** Opening PROVIDED DATA block **
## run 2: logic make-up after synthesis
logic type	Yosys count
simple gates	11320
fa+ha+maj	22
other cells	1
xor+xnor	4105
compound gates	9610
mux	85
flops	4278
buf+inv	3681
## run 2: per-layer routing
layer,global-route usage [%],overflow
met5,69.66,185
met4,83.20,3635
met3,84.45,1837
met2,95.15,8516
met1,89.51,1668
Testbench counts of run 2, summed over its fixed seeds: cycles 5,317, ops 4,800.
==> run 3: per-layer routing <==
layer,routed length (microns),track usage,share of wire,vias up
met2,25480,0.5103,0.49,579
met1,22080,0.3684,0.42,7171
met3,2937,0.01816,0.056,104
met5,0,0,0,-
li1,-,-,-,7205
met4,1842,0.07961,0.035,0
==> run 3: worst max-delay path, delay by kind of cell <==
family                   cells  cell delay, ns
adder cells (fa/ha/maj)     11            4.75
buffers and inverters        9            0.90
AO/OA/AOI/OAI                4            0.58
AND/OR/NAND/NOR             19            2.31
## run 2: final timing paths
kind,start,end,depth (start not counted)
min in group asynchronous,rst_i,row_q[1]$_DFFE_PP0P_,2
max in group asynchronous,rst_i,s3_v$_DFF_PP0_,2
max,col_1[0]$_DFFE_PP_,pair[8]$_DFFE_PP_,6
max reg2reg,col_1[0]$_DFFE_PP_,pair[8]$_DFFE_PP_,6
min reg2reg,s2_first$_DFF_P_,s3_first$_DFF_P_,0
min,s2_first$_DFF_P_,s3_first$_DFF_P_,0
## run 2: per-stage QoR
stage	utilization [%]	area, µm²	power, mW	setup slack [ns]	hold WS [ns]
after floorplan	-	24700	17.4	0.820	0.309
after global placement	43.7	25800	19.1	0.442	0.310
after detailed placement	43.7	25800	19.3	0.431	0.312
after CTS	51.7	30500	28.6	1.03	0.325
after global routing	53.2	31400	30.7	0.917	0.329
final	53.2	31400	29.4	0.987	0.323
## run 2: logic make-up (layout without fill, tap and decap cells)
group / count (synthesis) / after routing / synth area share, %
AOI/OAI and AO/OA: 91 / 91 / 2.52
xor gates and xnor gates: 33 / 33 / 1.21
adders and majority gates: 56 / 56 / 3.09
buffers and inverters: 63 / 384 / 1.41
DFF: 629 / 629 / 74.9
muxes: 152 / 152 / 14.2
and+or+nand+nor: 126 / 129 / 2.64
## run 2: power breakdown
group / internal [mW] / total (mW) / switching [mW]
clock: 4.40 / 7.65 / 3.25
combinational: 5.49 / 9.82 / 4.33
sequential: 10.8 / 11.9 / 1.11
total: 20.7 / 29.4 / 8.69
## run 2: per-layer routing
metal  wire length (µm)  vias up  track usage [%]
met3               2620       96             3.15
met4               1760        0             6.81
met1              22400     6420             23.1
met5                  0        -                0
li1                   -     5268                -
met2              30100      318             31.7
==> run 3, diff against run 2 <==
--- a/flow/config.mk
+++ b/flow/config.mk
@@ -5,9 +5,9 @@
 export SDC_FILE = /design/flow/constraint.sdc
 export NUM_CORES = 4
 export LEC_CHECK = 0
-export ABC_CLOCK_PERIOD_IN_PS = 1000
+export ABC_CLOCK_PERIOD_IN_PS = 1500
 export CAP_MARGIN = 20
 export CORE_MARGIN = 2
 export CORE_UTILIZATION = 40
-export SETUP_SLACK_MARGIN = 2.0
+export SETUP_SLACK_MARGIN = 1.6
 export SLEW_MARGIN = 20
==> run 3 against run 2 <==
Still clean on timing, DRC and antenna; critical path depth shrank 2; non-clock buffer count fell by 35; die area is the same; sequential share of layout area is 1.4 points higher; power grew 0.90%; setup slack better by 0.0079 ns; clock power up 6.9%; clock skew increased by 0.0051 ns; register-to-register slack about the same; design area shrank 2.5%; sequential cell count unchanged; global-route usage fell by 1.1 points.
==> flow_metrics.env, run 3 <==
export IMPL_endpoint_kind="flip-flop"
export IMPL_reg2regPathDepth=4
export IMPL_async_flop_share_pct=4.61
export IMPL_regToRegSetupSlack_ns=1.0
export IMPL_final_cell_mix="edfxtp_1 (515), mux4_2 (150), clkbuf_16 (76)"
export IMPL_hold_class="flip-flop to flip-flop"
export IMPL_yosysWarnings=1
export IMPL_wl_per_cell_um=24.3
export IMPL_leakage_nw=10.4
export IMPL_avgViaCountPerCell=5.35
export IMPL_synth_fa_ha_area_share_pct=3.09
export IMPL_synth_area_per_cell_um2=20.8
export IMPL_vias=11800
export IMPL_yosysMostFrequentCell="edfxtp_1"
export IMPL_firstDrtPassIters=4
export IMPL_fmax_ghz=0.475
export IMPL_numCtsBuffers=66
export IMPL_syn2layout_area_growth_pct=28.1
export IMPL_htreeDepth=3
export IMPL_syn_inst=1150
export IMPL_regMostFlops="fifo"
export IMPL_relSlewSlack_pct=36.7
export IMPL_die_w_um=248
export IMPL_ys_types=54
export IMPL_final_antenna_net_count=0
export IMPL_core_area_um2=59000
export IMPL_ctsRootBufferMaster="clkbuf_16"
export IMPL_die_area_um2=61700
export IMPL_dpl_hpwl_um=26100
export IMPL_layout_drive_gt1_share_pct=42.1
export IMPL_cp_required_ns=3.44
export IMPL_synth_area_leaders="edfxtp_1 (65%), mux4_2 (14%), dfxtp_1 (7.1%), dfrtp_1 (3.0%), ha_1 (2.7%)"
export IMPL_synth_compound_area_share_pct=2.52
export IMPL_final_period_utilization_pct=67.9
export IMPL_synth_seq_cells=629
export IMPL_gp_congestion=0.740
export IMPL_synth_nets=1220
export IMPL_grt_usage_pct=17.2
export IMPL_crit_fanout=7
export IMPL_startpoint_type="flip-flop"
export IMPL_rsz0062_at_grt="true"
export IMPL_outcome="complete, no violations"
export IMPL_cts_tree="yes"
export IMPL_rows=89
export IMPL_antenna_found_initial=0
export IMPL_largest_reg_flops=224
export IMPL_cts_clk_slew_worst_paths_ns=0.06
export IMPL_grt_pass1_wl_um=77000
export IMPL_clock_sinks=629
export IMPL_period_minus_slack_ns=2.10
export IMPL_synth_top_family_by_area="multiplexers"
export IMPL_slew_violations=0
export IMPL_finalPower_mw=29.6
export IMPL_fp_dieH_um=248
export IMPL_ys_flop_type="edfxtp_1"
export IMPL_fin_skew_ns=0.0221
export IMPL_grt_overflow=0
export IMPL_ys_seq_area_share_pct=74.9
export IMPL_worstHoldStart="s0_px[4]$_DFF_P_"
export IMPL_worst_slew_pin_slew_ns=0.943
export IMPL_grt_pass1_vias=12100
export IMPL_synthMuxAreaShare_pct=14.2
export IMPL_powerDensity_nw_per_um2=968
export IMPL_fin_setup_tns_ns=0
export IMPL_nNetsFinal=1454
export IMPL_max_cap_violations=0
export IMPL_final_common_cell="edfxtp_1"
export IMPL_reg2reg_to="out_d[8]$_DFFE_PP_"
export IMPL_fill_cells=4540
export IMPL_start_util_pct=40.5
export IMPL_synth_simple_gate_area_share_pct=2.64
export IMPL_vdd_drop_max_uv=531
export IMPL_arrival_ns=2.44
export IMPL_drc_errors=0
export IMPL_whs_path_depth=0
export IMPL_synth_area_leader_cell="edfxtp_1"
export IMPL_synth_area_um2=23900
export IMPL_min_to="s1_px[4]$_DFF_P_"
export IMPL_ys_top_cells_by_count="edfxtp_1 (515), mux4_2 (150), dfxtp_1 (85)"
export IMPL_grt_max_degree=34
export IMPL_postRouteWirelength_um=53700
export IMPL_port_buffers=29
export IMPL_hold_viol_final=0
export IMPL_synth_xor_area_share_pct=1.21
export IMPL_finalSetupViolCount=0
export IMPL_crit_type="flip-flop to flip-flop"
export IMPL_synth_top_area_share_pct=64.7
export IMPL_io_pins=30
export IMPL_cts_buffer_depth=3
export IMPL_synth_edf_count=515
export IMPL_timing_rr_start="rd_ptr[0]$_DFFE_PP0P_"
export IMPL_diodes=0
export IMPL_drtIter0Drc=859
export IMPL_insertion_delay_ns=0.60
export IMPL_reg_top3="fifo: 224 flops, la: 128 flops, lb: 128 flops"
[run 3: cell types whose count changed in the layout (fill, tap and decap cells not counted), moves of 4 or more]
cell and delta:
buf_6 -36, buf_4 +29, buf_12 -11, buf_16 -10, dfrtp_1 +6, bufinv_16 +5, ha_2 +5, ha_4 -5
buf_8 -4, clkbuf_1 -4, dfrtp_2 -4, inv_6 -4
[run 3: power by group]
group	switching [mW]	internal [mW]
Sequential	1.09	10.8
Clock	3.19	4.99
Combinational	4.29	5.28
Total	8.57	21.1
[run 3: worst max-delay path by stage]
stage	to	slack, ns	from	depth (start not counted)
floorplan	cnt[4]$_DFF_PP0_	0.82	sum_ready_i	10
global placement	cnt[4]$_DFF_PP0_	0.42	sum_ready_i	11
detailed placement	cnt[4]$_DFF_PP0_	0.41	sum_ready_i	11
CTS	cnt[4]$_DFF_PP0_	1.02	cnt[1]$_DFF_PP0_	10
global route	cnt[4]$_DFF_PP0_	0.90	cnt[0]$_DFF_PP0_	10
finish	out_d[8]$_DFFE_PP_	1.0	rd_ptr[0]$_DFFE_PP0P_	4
This is an optimization exercise on Yosys and OpenROAD, whose aim is small area, not a production implementation. The RTL was checked by simulation tests, not by an equivalence proof against the original design. Power figures rest on the tool's default switching activity, not on a simulated workload.

$ cat flow/design.v
`timescale 1ns/1ps
`default_nettype none
module round_robin_arbiter
#(
    parameter int n_ports = 4
)
(
    input  logic               clock,
    input  logic               reset_n,
    input  logic [n_ports-1:0] req,
    output logic [n_ports-1:0] grant
);
    localparam int ptr_w = $clog2(n_ports);
    logic [ptr_w-1:0]     ptr;
    logic [ptr_w-1:0]     ptr_next;
    logic [2*n_ports-1:0] req_double;
    logic [n_ports-1:0]   req_rot;
    logic [n_ports-1:0]   grant_rot;
    logic [2*n_ports-1:0] grant_double;
    assign req_double   = {req, req} >> ptr;
    assign req_rot      = req_double[n_ports-1:0];
    assign grant_rot    = req_rot & ~(req_rot - 1'b1);
    assign grant_double = {grant_rot, grant_rot} << ptr;
    assign grant        = grant_double[2*n_ports-1:n_ports];
    always_comb
    begin
        ptr_next = ptr;
        for (int i = 0; i < n_ports; i++)
            if (grant[i])
                ptr_next = ptr_w'((i + 1) % n_ports);
    end
    always_ff @(posedge clock or negedge reset_n)
    begin
        if (!reset_n)
            ptr <= '0;
        else
            ptr <= ptr_next;
    end
endmodule
`default_nettype wire
`timescale 1ns/1ps
`default_nettype none
module switch_top
#(
    parameter  int dest_width = 2,
    parameter  int addr_width = 4,
    localparam int n_ports    = 1 << dest_width,
    localparam int pkt_bytes  = 8,
    localparam int pkt_w      = pkt_bytes * 8
)
(
    input  logic                          clock,
    input  logic                          reset_n,
    input  logic [n_ports-1:0]            dest_valid,
    input  logic [n_ports*dest_width-1:0] dest,
    input  logic [n_ports-1:0]            byte_valid,
    input  logic [n_ports*8-1:0]          byte_data,
    input  logic [n_ports-1:0]            pkt_ready,
    output logic [n_ports-1:0]            pkt_valid,
    output logic [n_ports*pkt_w-1:0]      pkt,
    output logic                          stop_sending_packets,
    output logic                          memory_is_full
);
    localparam int n_slots = 15;
    localparam int sw      = 4;       
    localparam int cnt_w   = addr_width + 1;
    localparam int lane_w  = $clog2(pkt_bytes);
    logic [n_slots-1:0]  busy;
    logic [n_slots-1:0]  rel_oh;          
    logic [n_slots-1:0]  avail [0:n_ports];
    logic [n_slots-1:0]  alloc_oh [0:n_ports-1];
    logic [sw-1:0]       alloc_bin [0:n_ports-1];
    logic [n_slots-1:0]  wsel [0:n_ports-1];   
    logic [n_slots-1:0]  take;
    logic [lane_w-1:0]     lane      [0:n_ports-1];
    logic [sw-1:0]         cur_slot  [0:n_ports-1];
    logic [dest_width-1:0] cur_dest  [0:n_ports-1];
    logic [sw-1:0]         pend_slot [0:n_ports-1];
    logic [dest_width-1:0] pend_dest [0:n_ports-1];
    logic [n_ports-1:0]    pend;
    logic [n_ports-1:0]    start;
    logic [n_ports-1:0]    done;
    logic [n_ports-1:0]    in_req;
    logic [n_ports-1:0]    in_grant;
    always_comb
    begin
        avail[0] = ~busy | rel_oh;
        take     = '0;
        for (int i = 0; i < n_ports; i++)
        begin
            start[i]     = byte_valid[i] && (lane[i] == '0);
            done[i]      = byte_valid[i] && (lane[i] == lane_w'(pkt_bytes - 1));
            alloc_oh[i]  = avail[i] & ~(avail[i] - 1'b1);
            alloc_bin[i] = '0;
            for (int s = 0; s < n_slots; s++)
                if (alloc_oh[i][s])
                    alloc_bin[i] = alloc_bin[i] | sw'(s);
            avail[i+1]   = start[i] ? (avail[i] & ~alloc_oh[i]) : avail[i];
            for (int s = 0; s < n_slots; s++)
                wsel[i][s] = byte_valid[i] && (start[i] ? alloc_oh[i][s] : (cur_slot[i] == sw'(s)));
            if (start[i])
                take = take | alloc_oh[i];
        end
    end
    for (genvar i = 0; i < n_ports; i++)
    begin : g_in
        always_ff @(posedge clock or negedge reset_n)
        begin
            if (!reset_n)
            begin
                lane[i] <= '0;
                pend[i] <= 1'b0;
            end
            else
            begin
                if (byte_valid[i])
                    lane[i] <= lane[i] + 1'b1;
                if (done[i])
                    pend[i] <= 1'b1;
                else if (in_grant[i])
                    pend[i] <= 1'b0;
            end
        end
        always_ff @(posedge clock)
        begin
            if (dest_valid[i])
                cur_dest[i] <= dest[i*dest_width +: dest_width];
            if (start[i])
                cur_slot[i] <= alloc_bin[i];
            if (done[i])
            begin
                pend_slot[i] <= cur_slot[i];
                pend_dest[i] <= cur_dest[i];
            end
        end
    end
    logic [pkt_w-1:0] slot [0:n_slots-1];
    for (genvar s = 0; s < n_slots; s++)
    begin : g_slot
        logic       we;
        logic [7:0] din;
        always_comb
        begin
            we  = 1'b0;
            din = '0;
            for (int i = 0; i < n_ports; i++)
            begin
                we  = we | wsel[i][s];
                din = din | ({8{wsel[i][s]}} & byte_data[i*8 +: 8]);
            end
        end
        always_ff @(posedge clock)
        begin
            if (we)
                slot[s] <= {din, slot[s][pkt_w-1:8]};
        end
    end
    logic                  full;
    logic                  enq_valid;
    logic [sw-1:0]         enq_slot;
    logic [dest_width-1:0] enq_dest;
    assign in_req = pend & {n_ports{!full}};
    round_robin_arbiter #(.n_ports(n_ports)) in_arb_i (
        .clock   (clock),
        .reset_n (reset_n),
        .req     (in_req),
        .grant   (in_grant)
    );
    assign enq_valid = |in_grant;
    always_comb
    begin
        enq_slot = '0;
        enq_dest = '0;
        for (int i = 0; i < n_ports; i++)
            if (in_grant[i])
            begin
                enq_slot = enq_slot | pend_slot[i];
                enq_dest = enq_dest | pend_dest[i];
            end
    end
    logic [sw-1:0]      head [0:n_ports-1];
    logic [sw-1:0]      tail [0:n_ports-1];
    logic [n_ports-1:0] nonempty;
    logic [sw-1:0]      nxt [0:n_slots-1];
    logic [n_ports-1:0] enq_sel;
    logic [n_ports-1:0] last;
    logic [n_ports-1:0] deq_grant;
    logic [n_ports-1:0] grant_q;
    logic               deq_any;
    logic [sw-1:0]      deq_head;
    logic [sw-1:0]      deq_next;
    logic [sw-1:0]      link_addr;
    logic               link_en;
    logic [sw-1:0]      out_slot;
    logic [cnt_w-1:0]   free_count;
    always_comb
    begin
        deq_head  = '0;
        link_addr = '0;
        for (int p = 0; p < n_ports; p++)
        begin
            enq_sel[p] = enq_valid && (enq_dest == dest_width'(p));
            last[p]    = (head[p] == tail[p]);
            if (deq_grant[p])
                deq_head = deq_head | head[p];
            if (enq_dest == dest_width'(p))
                link_addr = tail[p];
        end
        deq_any  = |deq_grant;
        deq_next = nxt[deq_head];
        link_en  = enq_valid && nonempty[enq_dest];
    end
    always_ff @(posedge clock or negedge reset_n)
    begin
        if (!reset_n)
            nonempty <= '0;
        else
            nonempty <= enq_sel | (nonempty & ~(deq_grant & last));
    end
    always_ff @(posedge clock)
    begin
        for (int p = 0; p < n_ports; p++)
        begin
            if (enq_sel[p])
                tail[p] <= enq_slot;
            if (enq_sel[p] && !nonempty[p])
                head[p] <= enq_slot;
            else if (deq_grant[p])
                head[p] <= (enq_sel[p] && last[p]) ? enq_slot : deq_next;
        end
        for (int s = 0; s < n_slots; s++)
            if (link_en && link_addr == sw'(s))
                nxt[s] <= enq_slot;
        if (deq_any)
            out_slot <= deq_head;
    end
    always_ff @(posedge clock or negedge reset_n)
    begin
        if (!reset_n)
        begin
            free_count <= cnt_w'(1 << addr_width);
            busy       <= '0;
        end
        else
        begin
            free_count <= free_count + cnt_w'(deq_any) - cnt_w'(enq_valid);
            busy       <= (busy & ~rel_oh) | take;
        end
    end
    assign full                 = (free_count == '0);
    assign memory_is_full       = full;
    assign stop_sending_packets = (free_count <= cnt_w'(2 * n_ports));
    logic [n_ports-1:0] out_req;
    logic [n_slots-1:0] out_oh;
    logic [pkt_w-1:0]   out_pkt;
    assign out_req = nonempty & pkt_ready & ~grant_q;
    round_robin_arbiter #(.n_ports(n_ports)) out_arb_i (
        .clock   (clock),
        .reset_n (reset_n),
        .req     (out_req),
        .grant   (deq_grant)
    );
    always_ff @(posedge clock or negedge reset_n)
    begin
        if (!reset_n)
            grant_q <= '0;
        else
            grant_q <= deq_grant;
    end
    assign pkt_valid = grant_q;
    always_comb
    begin
        out_pkt = '0;
        for (int s = 0; s < n_slots; s++)
        begin
            out_oh[s] = (out_slot == sw'(s));
            out_pkt   = out_pkt | ({pkt_w{out_oh[s]}} & slot[s]);
        end
        rel_oh = out_oh & {n_slots{|grant_q}};
    end
    for (genvar p = 0; p < n_ports; p++)
    begin : g_out
        assign pkt[p*pkt_w +: pkt_w] = out_pkt;
    end
endmodule
`default_nettype wire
** Closing PROVIDED DATA block **
» **AIM OF THE TASK**: Which lines of the records above contain the word "floorplan"? Copy each of them.

» **THE COMPLETED TASK**:
after floorplan	-	24700	17.4	0.820	0.309
floorplan	cnt[4]$_DFF_PP0_	0.82	sum_ready_i	10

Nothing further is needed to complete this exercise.